Une équipe internationale de chercheurs a identifié une modification inédite de l’ADN des bactériophages, ces virus qui infectent les bactéries, ouvrant potentiellement de nouvelles voies pour lutter contre les infections résistantes aux antibiotiques. Cette découverte pourrait permettre de développer des traitements plus efficaces contre des bactéries particulièrement dangereuses, dont certaines sont classées comme prioritaires par l’Organisation mondiale de la santé.

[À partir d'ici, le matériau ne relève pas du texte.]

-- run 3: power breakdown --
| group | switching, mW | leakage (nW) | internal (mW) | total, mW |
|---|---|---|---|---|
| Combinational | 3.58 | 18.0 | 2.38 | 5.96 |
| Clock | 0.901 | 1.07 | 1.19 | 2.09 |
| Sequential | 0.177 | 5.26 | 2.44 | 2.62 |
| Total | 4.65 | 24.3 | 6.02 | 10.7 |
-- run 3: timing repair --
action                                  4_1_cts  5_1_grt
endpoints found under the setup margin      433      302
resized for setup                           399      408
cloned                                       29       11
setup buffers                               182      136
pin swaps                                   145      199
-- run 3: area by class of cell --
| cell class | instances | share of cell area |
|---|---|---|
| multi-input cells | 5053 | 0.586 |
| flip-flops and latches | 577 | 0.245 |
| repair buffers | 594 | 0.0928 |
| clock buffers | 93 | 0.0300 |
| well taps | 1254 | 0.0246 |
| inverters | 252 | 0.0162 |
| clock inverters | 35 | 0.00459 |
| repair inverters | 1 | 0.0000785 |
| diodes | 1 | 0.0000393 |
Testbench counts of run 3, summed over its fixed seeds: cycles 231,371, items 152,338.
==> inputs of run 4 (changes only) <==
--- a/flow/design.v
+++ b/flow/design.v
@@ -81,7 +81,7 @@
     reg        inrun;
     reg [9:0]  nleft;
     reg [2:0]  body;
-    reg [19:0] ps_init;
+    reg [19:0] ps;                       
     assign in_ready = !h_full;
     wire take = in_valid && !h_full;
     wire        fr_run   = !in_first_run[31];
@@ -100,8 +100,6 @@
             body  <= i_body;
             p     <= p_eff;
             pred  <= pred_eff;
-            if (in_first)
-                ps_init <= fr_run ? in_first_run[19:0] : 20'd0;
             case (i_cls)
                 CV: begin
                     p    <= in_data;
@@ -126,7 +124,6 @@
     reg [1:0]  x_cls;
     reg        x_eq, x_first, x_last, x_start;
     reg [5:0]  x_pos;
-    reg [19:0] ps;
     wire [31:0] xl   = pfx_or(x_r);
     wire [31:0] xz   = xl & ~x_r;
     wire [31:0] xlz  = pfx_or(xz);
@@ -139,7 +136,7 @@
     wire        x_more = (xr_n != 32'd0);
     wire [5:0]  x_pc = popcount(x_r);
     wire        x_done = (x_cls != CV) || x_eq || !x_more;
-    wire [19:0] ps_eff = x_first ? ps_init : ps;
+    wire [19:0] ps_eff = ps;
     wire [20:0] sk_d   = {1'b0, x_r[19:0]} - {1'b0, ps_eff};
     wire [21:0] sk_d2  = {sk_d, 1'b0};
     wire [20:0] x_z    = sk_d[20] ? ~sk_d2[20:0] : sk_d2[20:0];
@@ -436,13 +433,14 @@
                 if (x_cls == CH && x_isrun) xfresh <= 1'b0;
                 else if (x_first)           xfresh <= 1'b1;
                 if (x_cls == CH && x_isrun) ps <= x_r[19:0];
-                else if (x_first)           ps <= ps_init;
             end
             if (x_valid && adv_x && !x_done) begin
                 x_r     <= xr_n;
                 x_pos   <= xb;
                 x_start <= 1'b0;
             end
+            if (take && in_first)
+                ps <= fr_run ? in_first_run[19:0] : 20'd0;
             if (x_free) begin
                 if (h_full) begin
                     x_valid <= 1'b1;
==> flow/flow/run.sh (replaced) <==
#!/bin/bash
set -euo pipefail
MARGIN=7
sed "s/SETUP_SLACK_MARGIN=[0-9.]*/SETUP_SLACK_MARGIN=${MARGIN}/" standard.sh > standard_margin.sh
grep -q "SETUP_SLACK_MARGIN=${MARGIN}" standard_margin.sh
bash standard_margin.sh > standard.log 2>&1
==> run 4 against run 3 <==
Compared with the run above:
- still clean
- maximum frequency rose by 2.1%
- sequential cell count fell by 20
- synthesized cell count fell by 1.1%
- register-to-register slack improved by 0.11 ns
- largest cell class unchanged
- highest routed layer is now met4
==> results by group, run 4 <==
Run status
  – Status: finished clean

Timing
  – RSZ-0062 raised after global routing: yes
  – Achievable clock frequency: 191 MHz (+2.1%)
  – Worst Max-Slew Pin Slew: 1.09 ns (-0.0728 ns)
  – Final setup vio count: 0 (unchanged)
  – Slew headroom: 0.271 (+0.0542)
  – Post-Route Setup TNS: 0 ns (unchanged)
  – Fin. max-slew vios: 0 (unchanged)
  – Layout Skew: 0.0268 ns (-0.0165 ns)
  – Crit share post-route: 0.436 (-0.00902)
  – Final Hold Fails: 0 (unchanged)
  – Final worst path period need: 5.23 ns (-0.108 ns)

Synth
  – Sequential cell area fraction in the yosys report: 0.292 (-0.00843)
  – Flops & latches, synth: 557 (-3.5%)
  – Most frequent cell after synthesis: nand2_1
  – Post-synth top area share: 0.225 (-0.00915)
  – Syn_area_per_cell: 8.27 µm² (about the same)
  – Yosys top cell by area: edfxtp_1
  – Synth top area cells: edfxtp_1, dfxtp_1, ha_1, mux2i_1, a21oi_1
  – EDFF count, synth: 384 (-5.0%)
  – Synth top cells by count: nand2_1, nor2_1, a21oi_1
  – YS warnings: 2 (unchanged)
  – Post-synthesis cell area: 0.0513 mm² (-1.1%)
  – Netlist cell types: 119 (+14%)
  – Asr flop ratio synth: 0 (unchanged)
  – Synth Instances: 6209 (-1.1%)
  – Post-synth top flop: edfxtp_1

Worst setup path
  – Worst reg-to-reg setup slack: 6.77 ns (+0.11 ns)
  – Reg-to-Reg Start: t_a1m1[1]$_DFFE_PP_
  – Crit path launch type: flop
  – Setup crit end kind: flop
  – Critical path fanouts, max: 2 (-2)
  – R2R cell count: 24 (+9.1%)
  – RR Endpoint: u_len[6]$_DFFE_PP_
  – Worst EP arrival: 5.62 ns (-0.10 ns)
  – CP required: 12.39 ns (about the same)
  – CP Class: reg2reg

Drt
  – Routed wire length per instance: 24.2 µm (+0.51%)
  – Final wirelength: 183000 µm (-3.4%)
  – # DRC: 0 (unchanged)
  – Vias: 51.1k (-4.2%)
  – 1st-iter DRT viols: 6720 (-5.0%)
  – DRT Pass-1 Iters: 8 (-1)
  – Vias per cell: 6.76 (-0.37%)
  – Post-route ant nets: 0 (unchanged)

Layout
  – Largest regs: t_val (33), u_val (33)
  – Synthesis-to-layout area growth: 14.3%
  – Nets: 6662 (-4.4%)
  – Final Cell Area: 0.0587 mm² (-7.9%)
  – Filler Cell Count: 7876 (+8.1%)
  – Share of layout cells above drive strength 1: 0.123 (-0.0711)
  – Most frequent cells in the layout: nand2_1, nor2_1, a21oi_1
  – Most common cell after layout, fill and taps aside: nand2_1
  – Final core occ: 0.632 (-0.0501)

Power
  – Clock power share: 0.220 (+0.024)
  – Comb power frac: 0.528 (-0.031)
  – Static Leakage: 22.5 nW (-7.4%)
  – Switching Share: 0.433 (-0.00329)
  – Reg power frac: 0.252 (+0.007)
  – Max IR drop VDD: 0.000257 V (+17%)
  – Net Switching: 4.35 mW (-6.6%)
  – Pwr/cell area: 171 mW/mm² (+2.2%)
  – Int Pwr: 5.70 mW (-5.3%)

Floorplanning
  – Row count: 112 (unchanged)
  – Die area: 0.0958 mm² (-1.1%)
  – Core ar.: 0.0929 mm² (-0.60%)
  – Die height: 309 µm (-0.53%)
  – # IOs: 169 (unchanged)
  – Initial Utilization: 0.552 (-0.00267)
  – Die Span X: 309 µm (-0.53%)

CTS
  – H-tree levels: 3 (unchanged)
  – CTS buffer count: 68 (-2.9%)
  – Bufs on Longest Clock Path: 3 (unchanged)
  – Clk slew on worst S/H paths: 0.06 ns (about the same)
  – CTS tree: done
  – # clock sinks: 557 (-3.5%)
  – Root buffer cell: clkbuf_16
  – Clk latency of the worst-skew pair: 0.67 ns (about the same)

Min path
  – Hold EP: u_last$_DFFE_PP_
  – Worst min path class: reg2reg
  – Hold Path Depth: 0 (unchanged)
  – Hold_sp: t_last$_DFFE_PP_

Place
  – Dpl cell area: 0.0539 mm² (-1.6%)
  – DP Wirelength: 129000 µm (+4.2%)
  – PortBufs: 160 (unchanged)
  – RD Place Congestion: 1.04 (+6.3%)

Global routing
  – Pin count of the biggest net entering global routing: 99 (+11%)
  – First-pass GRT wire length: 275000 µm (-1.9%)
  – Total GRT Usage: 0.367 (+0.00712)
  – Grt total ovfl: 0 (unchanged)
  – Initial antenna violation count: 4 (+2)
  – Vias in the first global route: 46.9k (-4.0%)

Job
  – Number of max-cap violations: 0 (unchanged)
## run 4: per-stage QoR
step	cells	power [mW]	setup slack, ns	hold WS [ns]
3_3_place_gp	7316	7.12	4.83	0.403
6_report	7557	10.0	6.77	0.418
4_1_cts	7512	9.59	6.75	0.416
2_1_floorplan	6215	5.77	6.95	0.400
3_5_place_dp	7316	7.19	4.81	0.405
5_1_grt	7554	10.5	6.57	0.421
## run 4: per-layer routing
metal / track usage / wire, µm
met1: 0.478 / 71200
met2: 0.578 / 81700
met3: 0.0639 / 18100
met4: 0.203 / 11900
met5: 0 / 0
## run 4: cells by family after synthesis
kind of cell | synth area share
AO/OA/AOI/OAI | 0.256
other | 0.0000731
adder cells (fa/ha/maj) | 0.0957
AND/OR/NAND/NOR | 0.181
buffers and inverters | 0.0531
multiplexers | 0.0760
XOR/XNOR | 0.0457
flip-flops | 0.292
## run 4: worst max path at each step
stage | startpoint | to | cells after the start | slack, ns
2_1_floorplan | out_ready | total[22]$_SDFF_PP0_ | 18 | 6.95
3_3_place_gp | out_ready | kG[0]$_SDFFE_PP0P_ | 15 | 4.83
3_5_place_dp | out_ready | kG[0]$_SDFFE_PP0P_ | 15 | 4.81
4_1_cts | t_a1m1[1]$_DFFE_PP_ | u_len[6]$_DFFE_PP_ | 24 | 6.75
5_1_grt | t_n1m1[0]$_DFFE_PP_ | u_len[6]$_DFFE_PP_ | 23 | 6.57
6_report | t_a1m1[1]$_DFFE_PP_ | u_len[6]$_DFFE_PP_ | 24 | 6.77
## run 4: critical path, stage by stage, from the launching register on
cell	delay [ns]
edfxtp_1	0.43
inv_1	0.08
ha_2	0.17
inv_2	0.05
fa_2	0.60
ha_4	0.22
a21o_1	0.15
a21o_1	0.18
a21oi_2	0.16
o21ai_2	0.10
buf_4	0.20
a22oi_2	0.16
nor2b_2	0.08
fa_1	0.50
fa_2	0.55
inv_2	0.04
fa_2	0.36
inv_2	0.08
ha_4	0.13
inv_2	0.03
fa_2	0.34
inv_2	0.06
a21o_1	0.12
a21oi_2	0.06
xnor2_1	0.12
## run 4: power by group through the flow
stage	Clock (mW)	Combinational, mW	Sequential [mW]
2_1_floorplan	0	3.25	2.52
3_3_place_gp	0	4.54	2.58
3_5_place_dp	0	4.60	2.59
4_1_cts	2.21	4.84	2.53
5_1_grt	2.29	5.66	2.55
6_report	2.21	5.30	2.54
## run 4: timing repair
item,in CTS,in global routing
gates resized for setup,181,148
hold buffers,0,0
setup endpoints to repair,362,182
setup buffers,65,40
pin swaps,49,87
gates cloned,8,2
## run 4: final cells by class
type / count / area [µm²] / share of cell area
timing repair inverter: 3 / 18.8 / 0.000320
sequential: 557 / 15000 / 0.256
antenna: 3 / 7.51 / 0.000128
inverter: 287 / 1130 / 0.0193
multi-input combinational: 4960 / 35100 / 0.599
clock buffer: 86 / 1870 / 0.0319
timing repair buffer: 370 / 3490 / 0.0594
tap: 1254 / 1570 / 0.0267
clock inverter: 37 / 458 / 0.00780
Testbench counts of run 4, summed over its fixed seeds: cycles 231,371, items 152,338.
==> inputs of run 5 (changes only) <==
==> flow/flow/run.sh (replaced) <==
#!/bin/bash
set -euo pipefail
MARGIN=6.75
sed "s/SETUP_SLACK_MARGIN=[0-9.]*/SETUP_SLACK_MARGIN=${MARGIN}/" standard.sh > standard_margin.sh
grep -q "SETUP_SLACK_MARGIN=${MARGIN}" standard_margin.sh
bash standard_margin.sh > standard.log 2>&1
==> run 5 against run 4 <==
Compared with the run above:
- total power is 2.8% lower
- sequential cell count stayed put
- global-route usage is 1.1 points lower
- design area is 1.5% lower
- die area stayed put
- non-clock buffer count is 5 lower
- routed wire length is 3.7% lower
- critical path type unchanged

L’étude, menée par des scientifiques de l’Alliance Singapour-MIT pour la recherche et la technologie (SMART), de l’Université d’Otago et en collaboration avec plusieurs autres institutions, révèle que les phages peuvent ajouter jusqu’à trois sucres arabinose à la cytosine, une base de l’ADN. Cette altération semble renforcer la capacité des phages à échapper aux mécanismes de défense des bactéries, leur permettant ainsi d’infecter et de détruire plus efficacement ces dernières.
Les résultats, publiés dans la revue Cell Host & Microbe, montrent que les phages contenant davantage de sucres arabinose sont plus résistants aux systèmes de défense bactériens tels que les mécanismes de restriction-modification et CRISPR-Cas. Cette résistance accrue est particulièrement importante face à des agents pathogènes comme Acinetobacter baumannii, une bactérie multirésistante responsable d’infections graves telles que la pneumonie, la méningite et la septicémie.

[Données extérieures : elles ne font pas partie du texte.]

Source: an optimization exercise on an open RTL-to-GDS flow (aim: small area, a short achievable clock period and few clock cycles). Production flows keep margins and buffers that such runs may drop.
RTL that was checked went through simulation tests only; none was proved equivalent to the original.

==> inputs of trial 38 <==
==> flow/design.v <==
module str_sgm_row (
    input  wire        clk,
    input  wire        rst,
    input  wire        in_valid,
    output wire        in_ready,
    input  wire        in_first,
    input  wire [23:0] in_cl,
    input  wire        in_cl_ok,
    input  wire [23:0] in_cr,
    input  wire        in_cr_ok,
    input  wire [5:0]  cfg_p1,
    input  wire [9:0]  cfg_p2,
    input  wire [7:0]  cfg_conf_min,
    output wire        out_valid,
    input  wire        out_ready,
    output wire [15:0] out_d16,
    output wire [7:0]  out_conf
);
    localparam ND = 16;
    localparam W  = 11;      
    reg        in_rdy;
    reg  [2:0] owed;         
    reg        s0_v;
    reg        l_v;          
    reg  [1:0] qcnt;
    reg        q_v;          
    wire take    = in_valid && in_rdy;
    wire deliver = q_v && out_ready;
    assign in_ready  = in_rdy;
    assign out_valid = q_v;
    reg        s0_first, s0_clok, s0_crok;
    reg [23:0] s0_cl, s0_cr;
    reg [5:0]  p1;
    reg [9:0]  p2;
    reg [7:0]  cmin_row;
    always @(posedge clk) begin
        s0_first <= in_first;
        s0_clok  <= in_cl_ok;
        s0_crok  <= in_cr_ok;
        s0_cl    <= in_cl;
        s0_cr    <= in_cr;
        if (take && in_first) begin
            p1       <= cfg_p1;
            p2       <= cfg_p2;
            cmin_row <= cfg_conf_min;
        end
    end
    reg [23:0]  rc   [1:ND-1];   
    reg         rcok [1:ND-1];
    reg [W-1:0] L    [0:ND-1];   
    reg [W-1:0] smin;            
    reg [3:0]   dbest;           
    reg [3:0]   x_l;             
    reg         okx_l;           
    reg [7:0]   cmin_l;
    wire [3:0] x_s0 = s0_first ? 4'd0 : (x_l == 4'd15 ? 4'd15 : x_l + 4'd1);
    function [1:0] fa;       
        input a, b, c;
        fa = {(a & b) | (a & c) | (b & c), a ^ b ^ c};
    endfunction
    function lt;
        input [W+3:0] a, b;
        reg c;
        integer i;
        begin
            c = 1'b0;
            for (i = 0; i < W+4; i = i + 1)
                c = (~a[i] & b[i]) | (~a[i] & c) | (b[i] & c);
            lt = c;
        end
    endfunction
    function [4:0] pop24;
        input [23:0] x;
        reg [7:0] s1, c1;
        reg       sa, ca, sb, cb, sc, cc, sd, cd;
        reg [11:0] y2;
        integer i;
        begin
            for (i = 0; i < 8; i = i + 1)
                {c1[i], s1[i]} = fa(x[3*i], x[3*i+1], x[3*i+2]);
            {ca, sa} = fa(s1[0], s1[1], s1[2]);
            {cb, sb} = fa(s1[3], s1[4], s1[5]);
            {cc, sc} = fa(sa, sb, s1[6]);
            sd = sc ^ s1[7];
            cd = sc & s1[7];
            y2 = {c1, ca, cb, cc, cd};
            pop24 = {4'd0, sd} +
                    {3'd0, y2[0], 1'b0} + {3'd0, y2[1], 1'b0} + {3'd0, y2[2], 1'b0} +
                    {3'd0, y2[3], 1'b0} + {3'd0, y2[4], 1'b0} + {3'd0, y2[5], 1'b0} +
                    {3'd0, y2[6], 1'b0} + {3'd0, y2[7], 1'b0} + {3'd0, y2[8], 1'b0} +
                    {3'd0, y2[9], 1'b0} + {3'd0, y2[10], 1'b0} + {3'd0, y2[11], 1'b0};
        end
    endfunction
    wire [23:0] crv   [0:ND-1];
    wire        crokv [0:ND-1];
    assign crv[0]   = s0_cr;
    assign crokv[0] = s0_crok;
    genvar gi;
    generate
        for (gi = 1; gi < ND; gi = gi + 1) begin : g_crv
            assign crv[gi]   = rc[gi];
            assign crokv[gi] = rcok[gi];
        end
    endgenerate
    reg [4:0] cost [0:ND-1];
    integer d;
    always @* begin
        for (d = 0; d < ND; d = d + 1) begin
            if (d > x_s0 || !s0_clok || !crokv[d])
                cost[d] = 5'd24;
            else
                cost[d] = pop24(s0_cl ^ crv[d]);
        end
    end
    wire [W-1:0] A    [0:ND-1];
    wire [W-1:0] u    [0:ND-1];
    wire [W-1:0] y    [0:ND-1];
    wire [W-1:0] z    [0:ND-1];
    wire [W-1:0] Lnew [0:ND-1];
    generate
        for (gi = 0; gi < ND; gi = gi + 1) begin : g_upd
            wire [W-1:0] gn;
            wire         co_a, co_y, co_l;
            str_sgm_rca #(W) u_a (.a(L[gi]), .b({5'd0, p1}), .ci(1'b0), .s(A[gi]), .co(co_a));
            if (gi == 0) begin : g_lo
                assign gn = A[1];
            end else if (gi == ND-1) begin : g_hi
                assign gn = A[ND-2];
            end else begin : g_mid
                assign gn = lt(A[gi+1], A[gi-1]) ? A[gi+1] : A[gi-1];
            end
            assign u[gi] = lt(gn, L[gi]) ? gn : L[gi];
            str_sgm_rca #(W) u_y (.a(u[gi]), .b(~smin), .ci(1'b1), .s(y[gi]), .co(co_y));
            assign z[gi] = s0_first ? {W{1'b0}} : (lt(y[gi], {1'b0, p2}) ? y[gi] : {1'b0, p2});
            str_sgm_rca #(W) u_l (.a(z[gi]), .b({6'd0, cost[gi]}), .ci(1'b0), .s(Lnew[gi]), .co(co_l));
        end
    endgenerate
    reg [W-1:0] v1 [0:7];  reg       i1 [0:7];
    reg [W-1:0] v2 [0:3];  reg [1:0] i2 [0:3];
    reg [W-1:0] v3 [0:1];  reg [2:0] i3 [0:1];
    reg [W-1:0] nmin;
    reg [3:0]   nbest;
    integer k;
    always @* begin
        for (k = 0; k < 8; k = k + 1) begin
            i1[k] = lt(Lnew[2*k+1], Lnew[2*k]);
            v1[k] = i1[k] ? Lnew[2*k+1] : Lnew[2*k];
        end
        for (k = 0; k < 4; k = k + 1) begin
            if (lt(v1[2*k+1], v1[2*k])) begin
                v2[k] = v1[2*k+1];
                i2[k] = {1'b1, i1[2*k+1]};
            end else begin
                v2[k] = v1[2*k];
                i2[k] = {1'b0, i1[2*k]};
            end
        end
        for (k = 0; k < 2; k = k + 1) begin
            if (lt(v2[2*k+1], v2[2*k])) begin
                v3[k] = v2[2*k+1];
                i3[k] = {1'b1, i2[2*k+1]};
            end else begin
                v3[k] = v2[2*k];
                i3[k] = {1'b0, i2[2*k]};
            end
        end
        if (lt(v3[1], v3[0])) begin
            nmin  = v3[1];
            nbest = {1'b1, i3[1]};
        end else begin
            nmin  = v3[0];
            nbest = {1'b0, i3[0]};
        end
    end
    integer j;
    always @(posedge clk) begin
        if (s0_v) begin
            for (j = 0; j < ND; j = j + 1)
                L[j] <= Lnew[j];
            rc[1]   <= s0_cr;
            rcok[1] <= s0_crok;
            for (j = 2; j < ND; j = j + 1) begin
                rc[j]   <= rc[j-1];
                rcok[j] <= rcok[j-1];
            end
            smin   <= nmin;
            dbest  <= nbest;
            x_l    <= x_s0;
            okx_l  <= s0_clok && (nbest <= x_s0);
            cmin_l <= cmin_row;
        end
    end
    reg [ND-1:0] oh;
    reg [W-1:0] mk [0:ND-1];
    reg [W-1:0] w1 [0:7];
    reg [W-1:0] w2 [0:3];
    reg [W-1:0] w3 [0:1];
    reg [W-1:0] s2;
    reg [W-1:0] sm, sp;
    integer e;
    always @* begin
        for (d = 0; d < ND; d = d + 1)
            oh[d] = (dbest == d);
        for (d = 0; d < ND; d = d + 1)
            mk[d] = L[d] | {W{oh[d] | (d > 0 ? oh[d-1] : 1'b0) | (d < ND-1 ? oh[d+1] : 1'b0)}};
        for (k = 0; k < 8; k = k + 1)
            w1[k] = lt(mk[2*k+1], mk[2*k]) ? mk[2*k+1] : mk[2*k];
        for (k = 0; k < 4; k = k + 1)
            w2[k] = lt(w1[2*k+1], w1[2*k]) ? w1[2*k+1] : w1[2*k];
        for (k = 0; k < 2; k = k + 1)
            w3[k] = lt(w2[2*k+1], w2[2*k]) ? w2[2*k+1] : w2[2*k];
        s2 = lt(w3[1], w3[0]) ? w3[1] : w3[0];
        sm = {W{1'b0}};
        sp = {W{1'b0}};
        for (e = 0; e < ND; e = e + 1) begin
            if (e < ND-1) sm = sm | (L[e] & {W{oh[e+1]}});
            if (e > 0)    sp = sp | (L[e] & {W{oh[e-1]}});
        end
    end
    reg [W:0]   den, anum;
    reg         nneg;
    reg [3:0]   qoff;
    reg [4:0]   off;         
    reg [W+2:0] r1;
    reg [W+3:0] t1;
    always @* begin
        nneg = lt(sm, sp);
        anum = nneg ? {1'b0, sp} - {1'b0, sm} : {1'b0, sm} - {1'b0, sp};
        den  = {1'b0, sm} + {1'b0, sp} - {smin, 1'b0};
        r1   = {2'b0, anum} + {6'd0, den[W:4]};
        qoff = 4'd0;
        for (k = 3; k >= 0; k = k - 1) begin
            r1 = {r1[W+1:0], den[k]};
            t1 = {1'b0, r1} - {2'b0, den, 1'b0};
            if (!t1[W+3]) begin
                r1 = t1[W+2:0];
                qoff[k] = 1'b1;
            end
        end
        off = 5'd0;
        if (dbest != 4'd0 && dbest != 4'd15 && den != 0)
            off = nneg ? -{1'b0, qoff} : {1'b0, qoff};
    end
    reg [W-1:0] nhi;         
    reg [7:0]   nlo;         
    reg [W:0]   r2;
    reg [W+1:0] t2;
    reg [7:0]   q2;
    reg [7:0]   conf;
    reg [7:0]   d8;
    reg         ok;
    always @* begin
        nhi = smin - ({7'd0, smin[W-1:7]} + {10'd0, smin[6:0] != 7'd0});
        nlo = 8'd0 - {smin[6:0], 1'b0};
        r2  = {1'b0, nhi};
        q2  = 8'd0;
        for (k = 7; k >= 0; k = k - 1) begin
            r2 = {r2[W-1:0], nlo[k]};
            t2 = {1'b0, r2} - {2'b0, s2};
            if (!t2[W+1]) begin
                r2 = t2[W:0];
                q2[k] = 1'b1;
            end
        end
        if (s2 == 0)
            conf = 8'd1;
        else
            conf = ~q2 - {7'd0, r2 != 0};
        d8 = {dbest, 4'd0} + {{3{off[4]}}, off};
        ok = okx_l && (conf >= cmin_l);
    end
    wire [16:0] res = ok ? {1'b0, d8, conf} : {1'b1, 8'hFF, 8'h00};
    reg [16:0] q0, q1, q2r;
    wire push_n = l_v && (s0_v || qcnt != 2'd3);     
    wire [16:0] q0_n = (qcnt == 2'd0) ? res : q0;
    wire [16:0] q1_n = (qcnt == 2'd1) ? res : q1;
    wire [16:0] q2_n = (qcnt == 2'd2) ? res : q2r;
    wire [16:0] q0_p = (qcnt == 2'd1) ? res : q1;     
    wire [16:0] q1_p = (qcnt == 2'd2) ? res : q2r;
    wire [16:0] q2_p = (qcnt == 2'd3) ? res : q2r;
    wire [1:0]  qcnt_n = qcnt + {1'b0, push_n};
    wire [1:0]  qcnt_p = qcnt - {1'b0, !l_v};
    wire        qv_n   = (qcnt != 2'd0) || push_n;
    wire        qv_p   = (qcnt != 2'd1) || l_v;
    wire        lv_n   = s0_v || (l_v && !push_n);
    wire        lv_p   = s0_v;
    always @(posedge clk) begin
        if (deliver) begin
            q0  <= q0_p;
            q1  <= q1_p;
            q2r <= q2_p;
        end else begin
            q0  <= q0_n;
            q1  <= q1_n;
            q2r <= q2_n;
        end
    end
    always @(posedge clk) begin
        if (rst) begin
            in_rdy <= 1'b1;
            owed   <= 3'd0;
            s0_v   <= 1'b0;
            l_v    <= 1'b0;
            qcnt   <= 2'd0;
            q_v    <= 1'b0;
        end else begin
            s0_v <= take;
            l_v  <= deliver ? lv_p : lv_n;
            qcnt <= deliver ? qcnt_p : qcnt_n;
            q_v  <= deliver ? qv_p : qv_n;
            case ({take, deliver})
                2'b10:   owed <= owed + 3'd1;
                2'b01:   owed <= owed - 3'd1;
                default: owed <= owed;
            endcase
            case (owed)
                3'd0, 3'd1, 3'd2: in_rdy <= 1'b1;
                3'd3:             in_rdy <= !take || deliver;
                default:          in_rdy <= deliver;
            endcase
        end
    end
    assign out_d16  = {{8{q0[16]}}, q0[15:8]};
    assign out_conf = q0[7:0];
endmodule
module str_sgm_rca #(
    parameter N = 11
) (
    input  wire [N-1:0] a,
    input  wire [N-1:0] b,
    input  wire         ci,
    output wire [N-1:0] s,
    output wire         co
);
    wire [N:0] c;
    assign c[0] = ci;
    genvar i;
    generate
        for (i = 0; i < N; i = i + 1) begin : g_bit
            assign s[i]   = a[i] ^ b[i] ^ c[i];
            assign c[i+1] = (a[i] & b[i]) | (a[i] & c[i]) | (b[i] & c[i]);
        end
    endgenerate
    assign co = c[N];
endmodule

« Cette découverte approfondit notre compréhension de la relation complexe entre les phages et les bactéries », explique le Dr Liang Cui, chercheur principal chez SMART AMR et co-auteur de l’étude. « Elle pourrait guider le développement de thérapies basées sur les phages plus performantes. »
Le professeur Peter Fineran, microbiologiste moléculaire à l’Université d’Otago et également co-auteur, ajoute : « Comprendre comment les phages modifient leur ADN pour éviter les attaques bactériennes pourrait conduire à des avancées significatives dans le génie génétique des phages thérapeutiques. »
Cette recherche a bénéficié du soutien financier de la National Research Foundation Singapore, dans le cadre des programmes CREATE et Agilent ACT-UR, ainsi que de la Royal Society of New Zealand et de la Tertiary Education Commission New Zealand.